Thursday, May 16, 2013

Book #21: The Roots of the Olive Tree by Courtney Miller Santo

I read about this book somewhere on someone's book blog and it got a very high rating from them and so I requested it. I read it right after Ella Minnow Pea and it had all of the qualities that I didn't find in that book--full characters and relationships that seemed and felt actually meaningful. The book is about five generations of women in an extraordinarily long-lived family and their complicated relationships after a lifetime (or several lifetimes) of living together and keeping secrets from each other. These women weren't perfect and didn't always love each other--they felt very real and human.

Anna, the matriarch, is 112 when the book opens, and is almost the oldest person in the world but is incredibly active and healthy still.

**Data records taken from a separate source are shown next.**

File: config.mk
export PLATFORM = sky130hd
export DESIGN_NAME = prescaled_timer_core
export DESIGN_NICKNAME = d
export VERILOG_FILES = /design/src/rtl/timer_core_pkg.sv /design/src/rtl/tmr_prescaler.sv /design/src/rtl/tmr_counter.sv /design/src/rtl/tmr_rollover_flag.sv /design/src/rtl/prescaled_timer_core.sv
export SDC_FILE = /design/constraint.sdc
export NUM_CORES = 1
export LEC_CHECK = 0
export ABC_AREA = 1
export BUFFER_PORTS_ARGS = -buffer_cell sky130_fd_sc_hd__buf_2
export CORE_MARGIN = 5
export CORE_UTILIZATION = 60
export DETAILED_ROUTE_END_ITERATION = 8
export GPL_TIMING_DRIVEN = 0
export HOLD_SLACK_MARGIN = 0.08
export PLACE_DENSITY = 0.86
export RECOVER_POWER = 100
export REMOVE_ABC_BUFFERS = 1
export SLEW_MARGIN = 20
export SYNTH_ARGS = -nofsm -noshare
export SYNTH_HDL_FRONTEND = slang
export SYNTH_SLANG_ARGS = --single-unit
File: constraint.sdc
create_clock -name clk -period 3.55 [get_ports clk]
set_clock_uncertainty 0.05 [all_clocks]
set_input_delay 0.5325 -clock clk [delete_from_list [all_inputs] [get_ports clk]]
set_output_delay 0.5325 -clock clk [all_outputs]
set_load 0.05 [all_outputs]
File: src/rtl/timer_core_pkg.sv
// Package: shared widths and the mode type of the prescaled timer core.
// Assumes: consumers take widths from here as defaults only.
package timer_core_pkg;
    localparam int unsigned DEF_CNT_W = 32;
    localparam int unsigned DEF_PSC_W = 12;

    // Counting policy picked by the free-run input
    typedef enum logic {
        MODE_RESTART  = 1'b0,
        MODE_FREE_RUN = 1'b1
    } count_mode_e;
endpackage

File: src/rtl/tmr_prescaler.sv
// Module: tmr_prescaler
// Divides the tick-enable stream by psc_val+1 and issues one step per
// division period. Assumes psc_wr accompanies any change of psc_val.
// The divider restarts from zero on reset, soft reset, disable or write.
module tmr_prescaler #(
    parameter int unsigned PSC_W = timer_core_pkg::DEF_PSC_W
) (
    input  logic             clk,
    input  logic             rst_n,
    input  logic             soft_rst,
    input  logic             run,
    input  logic             tick_en,
    input  logic [PSC_W-1:0] psc_val,
    input  logic             psc_wr,
    output logic             step
);
    logic [PSC_W-1:0] div_q;
    logic             at_term;
    logic             hold_clear;

    // Terminal test; >= keeps the divider safe if the value shrinks
    assign at_term    = (div_q >= psc_val);
    assign hold_clear = soft_rst || !run || psc_wr;

    // One step per division period, suppressed while the divider is cleared
    assign step = tick_en && at_term && !hold_clear;

    // Divider count: clear on any restart condition, else advance per tick
    always_ff @(posedge clk) begin
        if (!rst_n || hold_clear) begin
            div_q <= '0;
        end else if (tick_en) begin
            div_q <= at_term ? '0 : div_q + 1'b1;
        end
    end


    step_needs_tick_chk: assert property (@(posedge clk) disable iff (!rst_n)
        step |-> (tick_en && run));


    wr_blocks_step_chk: assert property (@(posedge clk) disable iff (!rst_n)
        psc_wr |-> !step);


    div_clear_on_dis_chk: assert property (@(posedge clk) disable iff (!rst_n)
        !run |=> (div_q == '0));
endmodule
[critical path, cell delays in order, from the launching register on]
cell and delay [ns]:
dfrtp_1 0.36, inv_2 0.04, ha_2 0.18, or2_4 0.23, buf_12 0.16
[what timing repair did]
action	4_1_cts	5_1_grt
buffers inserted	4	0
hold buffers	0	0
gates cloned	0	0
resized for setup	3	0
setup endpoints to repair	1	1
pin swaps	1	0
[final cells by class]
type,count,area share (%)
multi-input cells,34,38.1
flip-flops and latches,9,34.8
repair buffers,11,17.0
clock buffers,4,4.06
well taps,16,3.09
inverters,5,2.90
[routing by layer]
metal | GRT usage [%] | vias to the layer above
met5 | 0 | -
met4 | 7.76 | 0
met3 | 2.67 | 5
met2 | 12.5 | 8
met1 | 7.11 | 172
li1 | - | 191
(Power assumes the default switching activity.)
--- src/rtl/brr_pkg.sv ---
// Package: shared state encoding for the short bus-reset requester.
// Assumes nothing beyond a single clock domain.
package brr_pkg;
    typedef enum logic [2:0] {
        BRR_IDLE     = 3'd0,
        BRR_WAITGAP  = 3'd1,
        BRR_ARB      = 3'd2,
        BRR_SHORT    = 3'd3,
        BRR_LONG     = 3'd4
    } brr_state_e;
endpackage

--- src/rtl/brr_timeout.sv ---
// Module: brr_timeout
// Counts time-base pulses while a request is pending and flags expiry.
// The count saturates at LIMIT. Assumes clear and run are never needed on the
// same cycle for different purposes; clear wins.
module brr_timeout #(
    parameter int LIMIT = 75000
) (
    input  logic clk,
    input  logic rst_n,
    input  logic clear,
    input  logic run,
    input  logic tick,
    output logic expired
);
    localparam int CNT_W = $clog2(LIMIT + 1);
    localparam logic [CNT_W-1:0] LIM = CNT_W'(LIMIT);

    logic [CNT_W-1:0] cnt_q;

    // Purpose: advance the saturating tick counter; clear on a new request.
    always_ff @(posedge clk) begin
        if (!rst_n || clear) begin
            cnt_q <= '0;
        end else if (run && tick && cnt_q != LIM) begin
            cnt_q <= cnt_q + 1'b1;
        end
    end

    assign expired = (cnt_q == LIM);

    // the counter never passes the limit
    a_r6_no_overrun: assert property (@(posedge clk) disable iff (!rst_n)
        cnt_q <= LIM);

    // without tick the count holds
    a_r6_hold_without_tick: assert property (@(posedge clk) disable iff (!rst_n)
        (!tick && !clear) |=> $stable(cnt_q));
endmodule
File: src/rtl/wdog_divshare.sv
module wdog_divshare
  import wdog_pkg::*;
#(
  parameter int BASE_TICKS  = 18,
  parameter int DIV_W       = 8,
  parameter int SYNC_STAGES = 2
) (
  input  logic       clk,
  input  logic       rst_n,
  input  logic       wdt_osc,
  input  logic       tmr_src,
  input  logic       cfg_wdt_en,
  input  logic       opt_wr,
  input  logic [3:0] opt_wdata,
  input  logic       clr_wdt,
  input  logic       sleep_cmd,
  input  logic       sleep_mode,
  output logic       rst_req,
  output logic       wake_req,
  output logic       tmr_tick,
  output logic       to_flag
);
  logic      tick;
  logic      clr;
  logic      base_ovf;
  logic      timeout;
  logic      swap;
  wdog_opt_t opt;

  assign clr = clr_wdt | sleep_cmd;

  wdog_tick_sync #(.STAGES(SYNC_STAGES)) u_sync (
    .clk(clk), .rst_n(rst_n), .osc_in(wdt_osc), .tick(tick));

  wdog_base_cnt #(.BASE_TICKS(BASE_TICKS)) u_base (
    .clk(clk), .rst_n(rst_n), .en(cfg_wdt_en), .tick(tick),
    .clr(clr), .ovf(base_ovf));

  wdog_option_reg u_opt (
    .clk(clk), .rst_n(rst_n), .wr(opt_wr), .wdata(wdog_opt_t'(opt_wdata)),
    .opt(opt), .swap(swap));

  wdog_shared_div #(.DIV_W(DIV_W)) u_div (
    .clk(clk), .rst_n(rst_n), .opt(opt), .swap(swap), .clr(clr),
    .base_ovf(base_ovf), .tmr_src(tmr_src), .wdt_to(timeout),
    .tmr_tick(tmr_tick));

  always_ff @(posedge clk or negedge rst_n) begin
    if (!rst_n) begin
      rst_req  <= 1'b0;
      wake_req <= 1'b0;
      to_flag  <= 1'b1;
    end else begin
      rst_req  <= timeout & ~sleep_mode;
      wake_req <= timeout & sleep_mode;
      if (timeout)  to_flag <= 1'b0;
      else if (clr) to_flag <= 1'b1;
    end
  end

  assert_req_exclusive_R3: assert property (@(posedge clk) disable iff (!rst_n)
    !(rst_req && wake_req));
  assert_rst_pulse_R2: assert property (@(posedge clk) disable iff (!rst_n)
    rst_req |=> !rst_req);
  assert_wake_pulse_R3: assert property (@(posedge clk) disable iff (!rst_n)
    wake_req |=> !wake_req);
  assert_flag_cleared_R6: assert property (@(posedge clk) disable iff (!rst_n)
    (rst_req || wake_req) |-> !to_flag);
  assert_flag_set_R6: assert property (@(posedge clk) disable iff (!rst_n)
    clr |=> to_flag);
endmodule

File: config.mk
export PLATFORM = sky130hd
export DESIGN_NAME = wdog_divshare
export DESIGN_NICKNAME = d
export VERILOG_FILES = /design/src/rtl/wdog_pkg.sv /design/src/rtl/wdog_tick_sync.sv /design/src/rtl/wdog_base_cnt.sv /design/src/rtl/wdog_option_reg.sv /design/src/rtl/wdog_shared_div.sv /design/src/rtl/wdog_divshare.sv
export SDC_FILE = /design/constraint.sdc
export NUM_CORES = 1
export LEC_CHECK = 0
export BUFFER_PORTS_ARGS = -buffer_cell sky130_fd_sc_hd__buf_4
export CAP_MARGIN = 25
export CELL_PAD_IN_SITES_DETAIL_PLACEMENT = 0
export CELL_PAD_IN_SITES_GLOBAL_PLACEMENT = 1
export CORE_MARGIN = 2
export CORE_UTILIZATION = 47
export DETAILED_ROUTE_END_ITERATION = 8
export PLACE_DENSITY_LB_ADDON = 0.1
export SLEW_MARGIN = 20
export SYNTH_ARGS = -nofsm -noshare
export SYNTH_HDL_FRONTEND = slang
export SYNTH_HIERARCHICAL = 1
export SYNTH_SLANG_ARGS = --single-unit
File: constraint.sdc
create_clock -name clk -period 5.3 [get_ports clk]
set_clock_uncertainty 0.15 [all_clocks]
set_input_delay 1.06 -clock clk [delete_from_list [all_inputs] [get_ports clk]]
set_output_delay 1.06 -clock clk [all_outputs]
set_load 0.005 [all_outputs]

Her daughter, Bets, is in her 90s, and her daughter Callie is in her 60s, and her daughter Deb is in her 40s, and her daughter Erin is in her 20s and pregnant at the beginning of the novel. They live in their family home in Kidron, California, in the central valley, on the olive groves that Anna's father planted when they moved here from Australia. As the book opens, a geneticist comes to study their blood and do research on how they're so long-lived and healthy, and his coming spurs a lot of nervousness and fear among the women about the secrets they've kept from each other for so long. I really liked how I started reading this book and you keep learning these pretty huge, explosive secrets about the women and their families as the book goes on, but you don't learn them with a big bang or a big reveal like many books do. They just come out naturally, when you're in the mind of one of the characters themselves, and many of the secrets never actually get resolved or come to light at all.

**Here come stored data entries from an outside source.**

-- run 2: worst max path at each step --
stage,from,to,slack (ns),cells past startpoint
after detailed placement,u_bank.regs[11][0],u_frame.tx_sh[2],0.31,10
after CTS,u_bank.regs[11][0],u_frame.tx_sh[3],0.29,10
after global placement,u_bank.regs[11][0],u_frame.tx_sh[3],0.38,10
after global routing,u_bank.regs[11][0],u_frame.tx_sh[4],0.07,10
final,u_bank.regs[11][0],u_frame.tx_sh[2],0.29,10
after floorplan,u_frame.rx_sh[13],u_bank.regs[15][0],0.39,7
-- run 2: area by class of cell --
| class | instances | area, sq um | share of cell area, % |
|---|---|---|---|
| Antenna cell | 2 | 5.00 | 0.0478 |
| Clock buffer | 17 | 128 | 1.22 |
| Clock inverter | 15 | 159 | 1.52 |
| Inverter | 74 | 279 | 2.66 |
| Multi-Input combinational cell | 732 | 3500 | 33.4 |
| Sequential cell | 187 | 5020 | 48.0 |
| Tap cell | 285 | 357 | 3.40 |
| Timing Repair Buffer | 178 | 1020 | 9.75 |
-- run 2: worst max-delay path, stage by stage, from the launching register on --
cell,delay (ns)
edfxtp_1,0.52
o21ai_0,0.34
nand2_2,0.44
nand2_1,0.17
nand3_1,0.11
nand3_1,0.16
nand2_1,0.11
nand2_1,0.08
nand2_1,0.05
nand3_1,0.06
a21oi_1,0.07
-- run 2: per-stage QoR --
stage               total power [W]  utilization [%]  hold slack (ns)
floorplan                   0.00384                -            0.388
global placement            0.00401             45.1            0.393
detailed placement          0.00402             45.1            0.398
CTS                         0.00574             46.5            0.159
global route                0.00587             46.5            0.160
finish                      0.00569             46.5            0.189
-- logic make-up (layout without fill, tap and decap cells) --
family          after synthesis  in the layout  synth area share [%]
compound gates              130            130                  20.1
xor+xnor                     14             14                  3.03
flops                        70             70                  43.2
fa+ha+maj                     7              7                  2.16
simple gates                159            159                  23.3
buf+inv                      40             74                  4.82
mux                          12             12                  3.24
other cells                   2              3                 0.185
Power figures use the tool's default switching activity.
`src/rtl/flash_stat_pkg.sv`:
```
package flash_stat_pkg;
   localparam int unsigned STAT_W    = 8;
   localparam int unsigned BIT_READY = 7;
   localparam int unsigned BIT_SUSP  = 6;
   localparam int unsigned BIT_EFAIL = 5;
   localparam int unsigned BIT_PFAIL = 4;
   localparam int unsigned BIT_VPP   = 3;
   localparam int unsigned RSV_W     = 3;

   localparam logic [STAT_W-1:0] STAT_RESET = STAT_W'(1) << BIT_READY;

   typedef enum logic {
      OPK_PROG  = 1'b0,
      OPK_ERASE = 1'b1
   } op_kind_e;

   typedef struct packed {
      logic     start_ok;
      logic     start_bad;
      op_kind_e kind;
      logic     done;
      logic     pfail;
      logic     efail;
      logic     susp;
      logic     resume;
      logic     clr;
   } stat_evt_t;
endpackage

```
`src/rtl/fsr_strobe_sync.sv`:
```
module fsr_strobe_sync #(
   parameter int unsigned WIDTH   = 2,
   parameter int unsigned STAGES  = 2,
   parameter logic        RST_VAL = 1'b1
) (
   input  logic             clk,
   input  logic             rst_n,
   input  logic [WIDTH-1:0] d_i,
   output logic [WIDTH-1:0] q_o
);
   if (WIDTH == 0) begin : g_bad_width
      $error("fsr_strobe_sync: WIDTH must be at least 1");
   end
   if (STAGES > 4) begin : g_bad_stages
      $error("fsr_strobe_sync: STAGES must not exceed 4");
   end

   if (STAGES == 0) begin : g_pass
      assign q_o = d_i;
   end else begin : g_chain
      logic [WIDTH-1:0] stg_q [STAGES];
      for (genvar s = 0; s < STAGES; s++) begin : g_stage
         always_ff @(posedge clk or negedge rst_n) begin
            if (!rst_n) begin
               stg_q[s] <= {WIDTH{RST_VAL}};
            end else if (s == 0) begin
               stg_q[s] <= d_i;
            end else begin
               stg_q[s] <= stg_q[(s == 0) ? 0 : s-1];
            end
         end
      end
      assign q_o = stg_q[STAGES-1];
   end
endmodule

```
`src/rtl/fsr_flag_core.sv`:
```
module fsr_flag_core
   import flash_stat_pkg::*;
#(
   parameter int unsigned W = STAT_W
) (
   input  logic         clk,
   input  logic         rst_n,
   input  stat_evt_t    evt_i,
   output logic [W-1:0] stat_o
);
   if (W != STAT_W) begin : g_bad_w
      $error("fsr_flag_core: W must equal the package status width");
   end

   logic [W-1:0] stat_q;
   logic [W-1:0] stat_d;
   logic         set_p;
   logic         set_e;

   assign set_p = evt_i.pfail | (evt_i.start_bad & (evt_i.kind == OPK_PROG));
   assign set_e = evt_i.efail | (evt_i.start_bad & (evt_i.kind == OPK_ERASE));

   always_comb begin
      stat_d = stat_q;
      // ready: start or resume takes it low, done or suspend brings it high
      if (evt_i.start_ok | evt_i.resume) begin
         stat_d[BIT_READY] = 1'b0;
      end else if (evt_i.done | evt_i.susp) begin
         stat_d[BIT_READY] = 1'b1;
      end
      if (evt_i.resume) begin
         stat_d[BIT_SUSP] = 1'b0;
      end else if (evt_i.susp) begin
         stat_d[BIT_SUSP] = 1'b1;
      end
      // sticky flags: a set in the same cycle as a clear wins
      if (set_e) begin
         stat_d[BIT_EFAIL] = 1'b1;
      end else if (evt_i.clr) begin
         stat_d[BIT_EFAIL] = 1'b0;
      end
      if (set_p) begin
         stat_d[BIT_PFAIL] = 1'b1;
      end else if (evt_i.clr) begin
         stat_d[BIT_PFAIL] = 1'b0;
      end
      if (evt_i.start_bad) begin
         stat_d[BIT_VPP] = 1'b1;
      end else if (evt_i.clr) begin
         stat_d[BIT_VPP] = 1'b0;
      end
      stat_d[RSV_W-1:0] = '0;
   end

   always_ff @(posedge clk or negedge rst_n) begin
      if (!rst_n) begin
         stat_q <= STAT_RESET;
      end else begin
         stat_q <= stat_d;
      end
   end

   assign stat_o = stat_q;
endmodule

```
`src/rtl/fsr_read_latch.sv`:
```
module fsr_read_latch #(
   parameter int unsigned         W       = 8,
   parameter logic        [W-1:0] RST_VAL = '0
) (
   input  logic         clk,
   input  logic         rst_n,
   input  logic         en_now_i,
   input  logic [W-1:0] stat_i,
   output logic         en_prev_o,
   output logic [W-1:0] data_o
);
   logic         en_prev_q;
   logic [W-1:0] data_q;
   logic         capture;

   assign capture = en_now_i & ~en_prev_q;

   always_ff @(posedge clk or negedge rst_n) begin
      if (!rst_n) begin
         en_prev_q <= 1'b0;
         data_q    <= RST_VAL;
      end else begin
         en_prev_q <= en_now_i;
         if (capture) begin
            data_q <= stat_i;
         end
      end
   end

   assign en_prev_o = en_prev_q;
   assign data_o    = data_q;
endmodule

```
`src/rtl/flash_stat_reg.sv`:
```
module flash_stat_reg
   import flash_stat_pkg::*;
#(
   parameter int unsigned SYNC_STAGES = 2
) (
   input  logic              clk,
   input  logic              rst_n,
   input  logic              op_start_i,
   input  logic              op_kind_i,
   input  logic              op_done_i,
   input  logic              prog_fail_i,
   input  logic              erase_fail_i,
   input  logic              susp_ack_i,
   input  logic              resume_i,
   input  logic              clr_cmd_i,
   input  logic              vpp_ok_i,
   input  logic              ce_n_i,
   input  logic              oe_n_i,
   output logic [STAT_W-1:0] rd_data_o,
   output logic              vpp_block_o
);
   localparam int unsigned STROBES = 2;

   stat_evt_t           evt;
   logic [STAT_W-1:0]   stat_q;
   logic [STROBES-1:0]  strobe_n_s;
   logic                en_now;
   logic                en_prev;

   always_comb begin
      evt.start_ok  = op_start_i & vpp_ok_i;
      evt.start_bad = op_start_i & ~vpp_ok_i;
      evt.kind      = op_kind_e'(op_kind_i);
      evt.done      = op_done_i;
      evt.pfail     = prog_fail_i;
      evt.efail     = erase_fail_i;
      evt.susp      = susp_ack_i;
      evt.resume    = resume_i;
      evt.clr       = clr_cmd_i;
   end

   fsr_flag_core #(.W(STAT_W)) core_i (
      .clk    (clk),
      .rst_n  (rst_n),
      .evt_i  (evt),
      .stat_o (stat_q)
   );

   fsr_strobe_sync #(
      .WIDTH   (STROBES),
      .STAGES  (SYNC_STAGES),
      .RST_VAL (1'b1)
   ) sync_i (
      .clk   (clk),
      .rst_n (rst_n),
      .d_i   ({ce_n_i, oe_n_i}),
      .q_o   (strobe_n_s)
   );

   assign en_now = ~|strobe_n_s;

   fsr_read_latch #(
      .W       (STAT_W),
      .RST_VAL (STAT_RESET)
   ) latch_i (
      .clk       (clk),
      .rst_n     (rst_n),
      .en_now_i  (en_now),
      .stat_i    (stat_q),
      .en_prev_o (en_prev),
      .data_o    (rd_data_o)
   );

   assign vpp_block_o = stat_q[BIT_VPP];
endmodule

```
`config.mk`:
```
export PLATFORM = sky130hd
export DESIGN_NAME = flash_stat_reg
export DESIGN_NICKNAME = d
export VERILOG_FILES = /design/src/rtl/flash_stat_pkg.sv /design/src/rtl/fsr_strobe_sync.sv /design/src/rtl/fsr_flag_core.sv /design/src/rtl/fsr_read_latch.sv /design/src/rtl/flash_stat_reg.sv
export SDC_FILE = /design/constraint.sdc
export NUM_CORES = 1
export LEC_CHECK = 0
export BUFFER_PORTS_ARGS = -buffer_cell sky130_fd_sc_hd__buf_2
export CORE_UTILIZATION = 39
export DETAILED_ROUTE_END_ITERATION = 7
export PLACE_DENSITY = 0.69
export SYNTH_ARGS = -nofsm -noshare
export SYNTH_HDL_FRONTEND = slang
export SYNTH_SLANG_ARGS = --single-unit
export TNS_END_PERCENT = 50
```
`constraint.sdc`:
```
create_clock -name clk -period 1 [get_ports clk]
set_input_delay 0.05 -clock clk [delete_from_list [all_inputs] [get_ports clk]]
set_output_delay 0.05 -clock clk [all_outputs]
set_load 0.02 [all_outputs]
```
==> results.sh <==
export IMPL_status="complete, but fails checks"
export IMPL_violations="setup timing"
export IMPL_antenna_cells=0
export IMPL_finalClockSkew_ns=0.004101
export IMPL_cts_buffers=3
export IMPL_fin_area_um2=802.0
export IMPL_crit_chain="nor3_4 -> buf_6 -> mux2_4"
export IMPL_clk_pin_slew_worst_paths_ns=0.08
export IMPL_grt_pass1_vias=381
export IMPL_cts_htree_levels=1
export IMPL_synth_fa_ha_area_share_pct=0
export IMPL_rsz0062_at_grt="yes"
export IMPL_wire_per_inst_um=12.30
export IMPL_worst_path_buf_inv=1
export IMPL_crit_family="flip-flops"
export IMPL_core_um2=1301
export IMPL_final_max_slew_violation_count=0
export IMPL_min_path_type="in -> reg"
export IMPL_vias=378
export IMPL_die_h_um=39.45
export IMPL_grt_remaining_overflow=0
export IMPL_drt_iter0_markers=1
export IMPL_synth_simple_area_share_pct=7.094
export IMPL_ios=22
export IMPL_drv_cap=0
export IMPL_area_growth_synth_to_final_pct=46.68
export IMPL_seq_area_um2=382.9
export IMPL_setup_viol=6
export IMPL_critPathLaunchType="register"
export IMPL_setup_slack_ns=-0.1381
export IMPL_synth_seq_area_share_pct=70.02
export IMPL_critical_path_class="reg -> reg"
export IMPL_yosys_register_bits=15
export IMPL_drt_wl_total_um=1009
export IMPL_row_count=13
export IMPL_syn_avg_cell_area_um2=15.19
export IMPL_pre_cts_ws_ns=-0.1556
export IMPL_drtAntennaViolNets=0
export IMPL_fin_crit_sh_pct=113.8
export IMPL_grt_pass1_wl_um=1600
export IMPL_power_mw=1.336
export IMPL_placed_area_um2=640.6
export IMPL_clk_path_buf_depth=2
export IMPL_synth_top_family_by_area="multiplexers"
export IMPL_layout_commonest_cell="buf_2"
export IMPL_grt_start_max_net_pins=16
export IMPL_drc=0
export IMPL_p_leak_nw=0.3900
export IMPL_yosysWarnings=0
export IMPL_nFillCells=108
export IMPL_drive_gt1_share_pct=53.73
export IMPL_vias_per_cell=4.610
export IMPL_final_min_clock_period_ns=1.138
export IMPL_powerDensity_nw_per_um2=1665
export IMPL_initial_core_util_pct=42.02
export IMPL_dieArea_um2=1556
export IMPL_track_usage_pct=16.40
export IMPL_synthMuxAreaShare_pct=10.30
export IMPL_root_buffer="clkbuf_4"
export IMPL_multi_input_comb_area_um2=167.7
export IMPL_dp_cells=68
export IMPL_dieWidth_um=39.45
export IMPL_cp_max_fo=3
export IMPL_hold_viol=0
export IMPL_ir_drop_v=0.001083
export IMPL_synth_compound_area_share_pct=6.407
export IMPL_synth_xor_area_share_pct=0
export IMPL_yosysUniqueCellTypes=13
export IMPL_final_cell_mix="buf_2 (17), dfrtp_1 (9), dlygate4sd3_1 (8)"
export IMPL_layout_nets=81
export IMPL_critPathRequiredTime_ns=1.16
export IMPL_syn_area_um2=546.8
export IMPL_cp_slowest_cell="dfstp_2"
export IMPL_clkLatencyLatePin_ns=0.28
export IMPL_tritoncts="yes"
export IMPL_antenna_found_initial=0
export IMPL_io_buffers=18
export IMPL_clock_sinks=15
export IMPL_fin_cells=82
export IMPL_gp_congestion=0.6322
export IMPL_synth_cells=36
export IMPL_max_stage_delay_ns=0.39
export IMPL_cp_data_arrival_time_ns=1.30
export IMPL_max_freq_ghz=0.8787
export IMPL_end_kind="register"
export IMPL_firstDrtPassIters=2
export IMPL_dp_hpwl_um=645.1
[synth_stat cells]
library cell	number	share of area [%]
nor2_1	3	2.1
nor3_1	1	0.91
inv_1	2	1.4
a221o_1	2	3.7
nor3_4	1	3.0
buf_4	3	4.1
nor2b_1	1	1.1
conb_1	1	0.69
a211oi_1	1	1.4
dfrtp_1	9	41
mux2_2	5	10
a21o_1	1	1.4
dfstp_2	6	29
[repair_timing]
| action | 4_1_cts | 5_1_grt |
|---|---|---|
| setup buffers | 2 | 0 |
| pin swaps | 1 | 1 |
| endpoints found under the setup margin | 6 | 8 |
| resized for setup | 9 | 2 |
| hold buffers | 8 | 0 |
| endpoints found under the hold margin | 21 | 0 |
[worst paths after layout]
path	startpoint	to	slack, ns	cells past startpoint
setup / recovery	sync_i.q_o[0]$_DFF_PN1_	latch_i.data_o[3]$_DFFE_PN0P_	-0.14	3
hold / removal	op_kind_i	core_i.stat_o[5]$_DFFE_PN0P_	0.02	2
setup reg to reg	sync_i.q_o[0]$_DFF_PN1_	latch_i.data_o[3]$_DFFE_PN0P_	-0.14	3
hold reg to reg	sync_i.g_chain.stg_q[3]$_DFF_PN1_	sync_i.q_o[1]$_DFF_PN1_	0.36	0
max in group asynchronous	rst_n	sync_i.q_o[0]$_DFF_PN1_	0.50	2
min in group asynchronous	rst_n	latch_i.data_o[6]$_DFFE_PN0P_	0.21	2
[per-stage QoR]
step                      TNS [ns]  utilization [%]  hold slack (ns)
after floorplan            -0.3977                -          -0.2456
after global placement     -0.6728            49.23         -0.04052
after CTS                  -0.6350            61.06          0.01185
after global routing       -0.8230            61.63          0.02498
final                      -0.6051            61.63          0.01733
after detailed placement   -0.7276            49.23         -0.03873
[cells by family (layout without fill, tap and decap cells)]
| group | count (synthesis) | after routing |
|---|---|---|
| multiplexers | 5 | 5 |
| other | 1 | 3 |
| AO/OA/AOI/OAI | 4 | 4 |
| flip-flops | 15 | 15 |
| buffers and inverters | 5 | 34 |
| AND/OR/NAND/NOR | 6 | 6 |
[layer usage]
layer	GRT usage [%]	routed length, um
met3	5.114	59
met4	7.759	0
met1	19.85	463
met2	26.23	486
met5	0	0
[cell type report]
class / instances / area share [%]
well taps: 15 / 2.340
inverters: 2 / 0.9360
clock buffers: 4 / 3.276
repair buffers: 28 / 24.81
flip-flops and latches: 15 / 47.74
multi-input cells: 18 / 20.90
[power by group]
part,switching (mW),internal [mW]
Clock,0.181,0.155
Combinational,0.129,0.148
Sequential,0.0394,0.684
Total,0.349,0.986
[flip-flops by register name, summed over array words and instances, names as in the netlist]
signal                flops
core_i.stat_o             5
latch_i.data_o            5
sync_i.q_o                2
latch_i.en_prev_o         1
sync_i.g_chain.stg_q      2
Note: power is estimated with default switching activity, not from simulation.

It was amazing to read about how long people can hold onto bitterness or sadness too--and that also seemed very real. It sounds dumb, but sometimes I think of older people as though they have to be perfect, or that they've worked through all their issues by the time they're that old. But nope, they're just people and they aren't perfect and they still get into fights and have century-old issues with their mother or daughter. But even with all those issues, they're still a family and they still love each other and want to pass on their legacies to the coming generations. But not everything gets resolved by the end and you don't really find out what happened to everyone. That's life.